Martin Böttger ist seit 2014 Herausgeber des Beueler-Extradienst. Sein Lebenslauf findet sich hier...
Sie können dem Autor auch via Fediverse folgen unter: @martin.boettger@extradienst.net

Ein Kommentar

  1. Chris

    Das erinnert mich an die Zeit Mitte der 80er Jahre. Meistens gings für mich als Jugendlicher von Niederdollendorf nach Bonn Hbf.
    Oberkassel Nord mit dem freundlichen Wohnpark Nord und Ramersdorf waren, was Gewaltanwendungen gegen mich betrafen, die beiden Horrorbahnhöfe überhaupt.
    Ich vemied es dort auszusteigen. Als ich doch mal in Ramersdorf umsteigen musste hatte ich schon kein gutes Gefühl, da es dort aber schon Überwachungskameras gab dachte ich jung und naiv das mir im Notfall dann aber schnell geholfen wird.
    Nunja, es tauchten dann am gegenüberliegendem Bahnsteig einige nette Gestalten auf, die ins Gleisbett sprangen, sich mit Schottersteinen aufmunitionierten um dann als sie wieder auf dem Bahnsteig standen, mich und meinen Freund mit ebendiesen bewarfen. Einige trafen mich schmerzhaft, eine schlugen hinter uns in den Fahrplanschaukasten ein. Glassplitter flogen mir um den Kopf.

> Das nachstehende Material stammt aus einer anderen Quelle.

## config.mk

```make
export PLATFORM = sky130hd
export DESIGN_NAME = rv_decode_top
export DESIGN_NICKNAME = d
export VERILOG_FILES = /design/src/rv_decode_pkg.sv /design/src/rv_classify_stage.sv /design/src/rv_imm_gen.sv /design/src/rv_control_stage.sv /design/src/rv_decode_top.sv
export SDC_FILE = /design/constraint.sdc
export NUM_CORES = 1
export LEC_CHECK = 0
export ABC_AREA = 1
export BUFFER_PORTS_ARGS = -buffer_cell sky130_fd_sc_hd__buf_2
export CAP_MARGIN = 20
export CORE_MARGIN = 2
export CORE_UTILIZATION = 55
export DETAILED_ROUTE_END_ITERATION = 16
export GPL_ROUTABILITY_DRIVEN = 0
export PLACE_DENSITY = 0.8
export SKIP_CTS_REPAIR_TIMING = 1
export SYNTH_ARGS = -nofsm -noshare
export SYNTH_HDL_FRONTEND = slang
export SYNTH_HIERARCHICAL = 1
export SYNTH_SLANG_ARGS = --single-unit
```

## constraint.sdc

```tcl
create_clock -name i_clk -period 20.5 [get_ports i_clk]
set_input_delay 3.075 -clock i_clk [delete_from_list [all_inputs] [get_ports i_clk]]
set_output_delay 3.075 -clock i_clk [all_outputs]
set_load 0.05 [all_outputs]
```

## src/rv_decode_pkg.sv

```systemverilog
package rv_decode_pkg;

    // widths that carry a meaning
    typedef logic [31:0] word_t;
    typedef logic [4:0]  reg_idx_t;
    typedef logic [2:0]  funct3_t;

    // major opcodes, instr[6:2]
    localparam logic [4:0] OPC_LD   = 5'b00000;
    localparam logic [4:0] OPC_ARI  = 5'b00100;
    localparam logic [4:0] OPC_AUI  = 5'b00101;
    localparam logic [4:0] OPC_STR  = 5'b01000;
    localparam logic [4:0] OPC_ARR  = 5'b01100;
    localparam logic [4:0] OPC_LUI  = 5'b01101;
    localparam logic [4:0] OPC_B    = 5'b11000;
    localparam logic [4:0] OPC_JALR = 5'b11001;
    localparam logic [4:0] OPC_JAL  = 5'b11011;
    localparam logic [4:0] OPC_SYS  = 5'b11100;

    // instr[1:0] of a 32-bit encoding
    localparam logic [1:0] OPC_FULL = 2'b11;

    localparam logic [6:0]  F7_BASE    = 7'b0000000;
    localparam logic [6:0]  F7_ALT     = 7'b0100000;
    localparam logic [11:0] F12_ECALL  = 12'h000;
    localparam logic [11:0] F12_EBREAK = 12'h001;

    localparam funct3_t FUNCT3_DEFAULT = 3'b010;
    localparam word_t   PC_STEP        = 32'd4;

    typedef enum logic [3:0] {
        CLS_NONE,
        CLS_LOAD,
        CLS_STORE,
        CLS_OP_IMM,
        CLS_OP,
        CLS_LUI,
        CLS_AUIPC,
        CLS_BRANCH,
        CLS_JAL,
        CLS_JALR,
        CLS_SYSTEM,
        CLS_ILLEGAL
    } instr_class_e;

    // item between stage one and stage two
    typedef struct packed {
        logic         valid;
        word_t        instr;
        word_t        pc;
        instr_class_e cls;
        logic         supported;
    } class_item_t;

    // one-hot result group of the ALU
    typedef struct packed {
        logic cmp;
        logic bits;
        logic shift;
        logic arith;
    } alu_grp_t;

    typedef struct packed {
        logic cmp_eq;
        logic cmp_lts;
        logic cmp_ltu;
        logic cmp_inv;
        logic bits_and;
        logic bits_or;
        logic bits_xor;
        logic shl;
        logic shr;
        logic sub;
        logic add;
        logic shr_arith;
    } alu_ctrl_t;

    typedef struct packed {
        logic memory;
        logic pc_next;
        logic alu;
    } res_src_t;

    typedef struct packed {
        logic pc;
        logic r;
    } op1_src_t;

    typedef struct packed {
        logic j;
        logic imm;
        logic r;
    } op2_src_t;

    typedef struct packed {
        word_t     pc;
        word_t     pc_next;
        reg_idx_t  rd;
        reg_idx_t  rs1;
        reg_idx_t  rs2;
        word_t     imm_i;
        word_t     imm_j;
        funct3_t   funct3;
        alu_grp_t  alu_grp;
        alu_ctrl_t alu_ctrl;
        res_src_t  res_src;
        op1_src_t  op1_src;
        op2_src_t  op2_src;
        logic      reg_write;
        logic      is_jal;
        logic      is_jalr;
        logic      is_branch;
        logic      is_store;
        logic      supported;
    } dec_out_t;

endpackage

```

## src/rv_classify_stage.sv

```systemverilog
`timescale 1ns/1ps

module rv_classify_stage
(
    input  logic                       i_clk,
    input  logic                       i_reset,
    input  logic                       i_valid,
    input  logic                       i_stall,
    input  logic                       i_flush,
    input  rv_decode_pkg::word_t       i_instruction,
    input  rv_decode_pkg::word_t       i_pc,
    output rv_decode_pkg::class_item_t o_item
);
    import rv_decode_pkg::*;

    logic [4:0]   opc;
    funct3_t      f3;
    logic [6:0]   f7;
    logic [11:0]  f12;
    instr_class_e cls;
    logic         supported;

    logic         valid_q;
    word_t        instr_q;
    word_t        pc_q;
    instr_class_e cls_q;
    logic         supported_q;

    assign opc = i_instruction[6:2];
    assign f3  = i_instruction[14:12];
    assign f7  = i_instruction[31:25];
    assign f12 = i_instruction[31:20];

    // anything not matched below stays illegal
    always_comb
    begin
        cls = CLS_ILLEGAL;
        if (i_instruction == '0)
            cls = CLS_NONE;
        else if (i_instruction[1:0] == OPC_FULL)
        begin
            case (opc)
                OPC_LD:
                    if (f3 inside {3'b000, 3'b001, 3'b010, 3'b100, 3'b101})
                        cls = CLS_LOAD;
                OPC_STR:
                    if (f3 inside {3'b000, 3'b001, 3'b010})
                        cls = CLS_STORE;
                OPC_ARI:
                begin
                    // shifts by immediate check funct7
                    if ((f3 == 3'b001 && f7 == F7_BASE) ||
                        (f3 == 3'b101 && (f7 == F7_BASE || f7 == F7_ALT)) ||
                        (f3 != 3'b001 && f3 != 3'b101))
                        cls = CLS_OP_IMM;
                end
                OPC_ARR:
                begin
                    // alt funct7 only for sub and sra
                    if (f7 == F7_BASE || (f7 == F7_ALT && (f3 == 3'b000 || f3 == 3'b101)))
                        cls = CLS_OP;
                end
                OPC_LUI:  cls = CLS_LUI;
                OPC_AUI:  cls = CLS_AUIPC;
                OPC_B:
                    if (f3 != 3'b010 && f3 != 3'b011)
                        cls = CLS_BRANCH;
                OPC_JAL:  cls = CLS_JAL;
                OPC_JALR:
                    if (f3 == 3'b000)
                        cls = CLS_JALR;
                OPC_SYS:
                    if (f3 == 3'b000 && (f12 == F12_ECALL || f12 == F12_EBREAK))
                        cls = CLS_SYSTEM;
                default:  cls = CLS_ILLEGAL;
            endcase
        end
    end

    assign supported = (cls != CLS_ILLEGAL);

    // flush wins over stall
    always_ff @(posedge i_clk)
    begin
        if (i_reset || i_flush)
            valid_q <= 1'b0;
        else if (!i_stall)
            valid_q <= i_valid;
    end

    always_ff @(posedge i_clk)
    begin
        if (!i_stall && i_valid)
        begin
            instr_q     <= i_instruction;
            pc_q        <= i_pc;
            cls_q       <= cls;
            supported_q <= supported;
        end
    end

    assign o_item = '{valid: valid_q, instr: instr_q, pc: pc_q, cls: cls_q,
                      supported: supported_q};

    // a held item stays put while stalled
    a_stall_hold: assert property (@(posedge i_clk) disable iff (i_reset)
        (o_item.valid && i_stall && !i_flush) |=> (o_item.valid && $stable(o_item)));

endmodule

```

## src/rv_imm_gen.sv

```systemverilog
`timescale 1ns/1ps

module rv_imm_gen
(
    input  rv_decode_pkg::word_t i_instr,
    output rv_decode_pkg::word_t o_imm_i,
    output rv_decode_pkg::word_t o_imm_s,
    output rv_decode_pkg::word_t o_imm_b,
    output rv_decode_pkg::word_t o_imm_u,
    output rv_decode_pkg::word_t o_imm_j
);

    // all formats take the sign from bit 31
    assign o_imm_i = {{21{i_instr[31]}}, i_instr[30:20]};

    assign o_imm_s = {{21{i_instr[31]}}, i_instr[30:25], i_instr[11:7]};

    // branch offsets are halfword aligned
    assign o_imm_b = {{20{i_instr[31]}}, i_instr[7], i_instr[30:25],
                      i_instr[11:8], 1'b0};

    assign o_imm_u = {i_instr[31:12], 12'b0};

    assign o_imm_j = {{12{i_instr[31]}}, i_instr[19:12], i_instr[20],
                      i_instr[30:21], 1'b0};

endmodule

```

## src/rv_control_stage.sv

```systemverilog
`timescale 1ns/1ps

module rv_control_stage
(
    input  logic                       i_clk,
    input  logic                       i_reset,
    input  logic                       i_stall,
    input  logic                       i_flush,
    input  rv_decode_pkg::class_item_t i_item,
    output logic                       o_valid,
    output rv_decode_pkg::dec_out_t    o_dec
);
    import rv_decode_pkg::*;

    word_t    imm_i;
    word_t    imm_s;
    word_t    imm_b;
    word_t    imm_u;
    word_t    imm_j;
    funct3_t  f3;
    logic     f7_alt;
    logic     is_load;
    logic     is_store;
    logic     is_op_imm;
    logic     is_op;
    logic     is_lui;
    logic     is_auipc;
    logic     is_branch;
    logic     is_jal;
    logic     is_jalr;
    logic     is_sys;
    logic     known;
    logic     alu_rx;
    logic     use_imm;
    dec_out_t dec_d;
    logic     valid_q;
    dec_out_t dec_q;

    rv_imm_gen u_imm_gen
    (
        .i_instr (i_item.instr),
        .o_imm_i (imm_i),
        .o_imm_s (imm_s),
        .o_imm_b (imm_b),
        .o_imm_u (imm_u),
        .o_imm_j (imm_j)
    );

    assign f3        = i_item.instr[14:12];
    assign f7_alt    = i_item.instr[30];
    assign is_load   = (i_item.cls == CLS_LOAD);
    assign is_store  = (i_item.cls == CLS_STORE);
    assign is_op_imm = (i_item.cls == CLS_OP_IMM);
    assign is_op     = (i_item.cls == CLS_OP);
    assign is_lui    = (i_item.cls == CLS_LUI);
    assign is_auipc  = (i_item.cls == CLS_AUIPC);
    assign is_branch = (i_item.cls == CLS_BRANCH);
    assign is_jal    = (i_item.cls == CLS_JAL);
    assign is_jalr   = (i_item.cls == CLS_JALR);
    assign is_sys    = (i_item.cls == CLS_SYSTEM);

    // real instruction, not the none word and not illegal
    assign known   = |{is_load, is_store, is_op_imm, is_op, is_lui, is_auipc,
                       is_branch, is_jal, is_jalr, is_sys};
    assign alu_rx  = is_op_imm | is_op;
    assign use_imm = |{is_jalr, is_load, is_op_imm, is_lui, is_auipc, is_store};

    always_comb
    begin
        dec_d          = '0;
        dec_d.pc       = i_item.pc;
        dec_d.pc_next  = i_item.pc + PC_STEP;
        dec_d.rd       = i_item.instr[11:7];
        dec_d.rs1      = is_lui ? '0 : i_item.instr[19:15];
        dec_d.rs2      = i_item.instr[24:20];
        dec_d.imm_i    = (is_lui | is_auipc) ? imm_u : (is_store ? imm_s : imm_i);
        dec_d.imm_j    = is_jal ? imm_j : imm_b;
        dec_d.funct3   = (i_item.instr[1:0] == OPC_FULL) ? f3 : FUNCT3_DEFAULT;

        dec_d.alu_grp.cmp   = is_branch | (alu_rx & f3[2:1] == 2'b01);
        dec_d.alu_grp.bits  = alu_rx & (f3 inside {3'b100, 3'b110, 3'b111});
        dec_d.alu_grp.shift = alu_rx & (f3[1:0] == 2'b01);
        // addi stays outside the arith group
        dec_d.alu_grp.arith = (is_op & f3 == 3'b000) | is_load | is_store;

        dec_d.alu_ctrl.cmp_eq    = is_branch & (f3[2:1] == 2'b00);
        dec_d.alu_ctrl.cmp_lts   = (alu_rx & f3 == 3'b010) | (is_branch & f3[2:1] == 2'b10);
        dec_d.alu_ctrl.cmp_ltu   = (alu_rx & f3 == 3'b011) | (is_branch & f3[2:1] == 2'b11);
        dec_d.alu_ctrl.cmp_inv   = is_branch & f3[0];
        dec_d.alu_ctrl.bits_and  = alu_rx & (f3 == 3'b111);
        dec_d.alu_ctrl.bits_or   = alu_rx & (f3 == 3'b110);
        dec_d.alu_ctrl.bits_xor  = alu_rx & (f3 == 3'b100);
        dec_d.alu_ctrl.shl       = alu_rx & (f3 == 3'b001);
        dec_d.alu_ctrl.shr       = alu_rx & (f3 == 3'b101);
        dec_d.alu_ctrl.sub       = is_op & (f3 == 3'b000) & f7_alt;
        dec_d.alu_ctrl.add       = (is_op & f3 == 3'b000 & !f7_alt) |
                                   (is_op_imm & f3 == 3'b000) | is_load | is_store;
        dec_d.alu_ctrl.shr_arith = alu_rx & (f3 == 3'b101) & f7_alt;

        dec_d.res_src.memory  = is_load;
        dec_d.res_src.pc_next = is_jal | is_jalr;
        dec_d.res_src.alu     = known & !(is_load | is_jal | is_jalr);
        dec_d.op1_src.pc      = is_auipc | is_jal;
        dec_d.op1_src.r       = known & !(is_auipc | is_jal);
        dec_d.op2_src.j       = is_jal;
        dec_d.op2_src.imm     = use_imm;
        dec_d.op2_src.r       = known & !(is_jal | use_imm);

        dec_d.reg_write = |{is_load, is_op_imm, is_op, is_lui, is_auipc, is_jal, is_jalr};
        dec_d.is_jal    = is_jal;
        dec_d.is_jalr   = is_jalr;
        dec_d.is_branch = is_branch;
        dec_d.is_store  = is_store;
        dec_d.supported = i_item.supported;
    end

    always_ff @(posedge i_clk)
    begin
        if (i_reset || i_flush)
            valid_q <= 1'b0;
        else if (!i_stall)
            valid_q <= i_item.valid;
    end

    always_ff @(posedge i_clk)
    begin
        if (!i_stall && i_item.valid)
            dec_q <= dec_d;
    end

    assign o_valid = valid_q;
    assign o_dec   = dec_q;

    a_grp_onehot: assert property (@(posedge i_clk) disable iff (i_reset)
        o_valid |-> $onehot0(o_dec.alu_grp));

    // writes only come from classes stage one accepted
    a_write_supported: assert property (@(posedge i_clk) disable iff (i_reset)
        (o_valid && o_dec.reg_write) |-> o_dec.supported);

endmodule

```

## src/rv_decode_top.sv

```systemverilog
`timescale 1ns/1ps

module rv_decode_top
(
    input  logic                    i_clk,
    input  logic                    i_reset,
    input  logic                    i_valid,
    input  rv_decode_pkg::word_t    i_instruction,
    input  rv_decode_pkg::word_t    i_pc,
    input  logic                    i_stall,
    input  logic                    i_flush,
    output logic                    o_valid,
    output rv_decode_pkg::dec_out_t o_dec
);
    import rv_decode_pkg::*;

    class_item_t item;

    rv_classify_stage u_classify
    (
        .i_clk         (i_clk),
        .i_reset       (i_reset),
        .i_valid       (i_valid),
        .i_stall       (i_stall),
        .i_flush       (i_flush),
        .i_instruction (i_instruction),
        .i_pc          (i_pc),
        .o_item        (item)
    );

    rv_control_stage u_control
    (
        .i_clk   (i_clk),
        .i_reset (i_reset),
        .i_stall (i_stall),
        .i_flush (i_flush),
        .i_item  (item),
        .o_valid (o_valid),
        .o_dec   (o_dec)
    );

endmodule

```

==> results of run 1 <==
## how the worst max path moves through the flow
stage | start | to | slack [ns] | cells past startpoint
2_1_floorplan | i_stall | u_control/o_dec[0] | 9.56 | 1
3_3_place_gp | i_stall | u_control/o_dec[60] | 16.03 | 3
3_5_place_dp | i_stall | u_control/o_dec[60] | 16.01 | 3
4_1_cts | u_control/o_dec[107] | o_dec[107] | 16.24 | 1
5_1_grt | u_control/o_dec[107] | o_dec[107] | 16.22 | 1
6_report | u_control/o_dec[140] | o_dec[140] | 16.26 | 1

Flucht erst aus dem Bahnhof nach oben, warten auf die Polizei oder wer auch immer “hinter den Kameras sitzt”. Nachdem niemand auftauchte und die Gestalten nun auch oben erschienen, wieder panische Flucht nach unten. Glück, das in dem Moment die Bahn nach Bonn einfuhr und wir mit dieser flüchten konnten.

    Das war ein, wie man heute sagt, ein traumatisches einprägendes Ereignis was einiges an Aufarbeitung benötigte. Geholfen haben die Kameras schon damals nicht.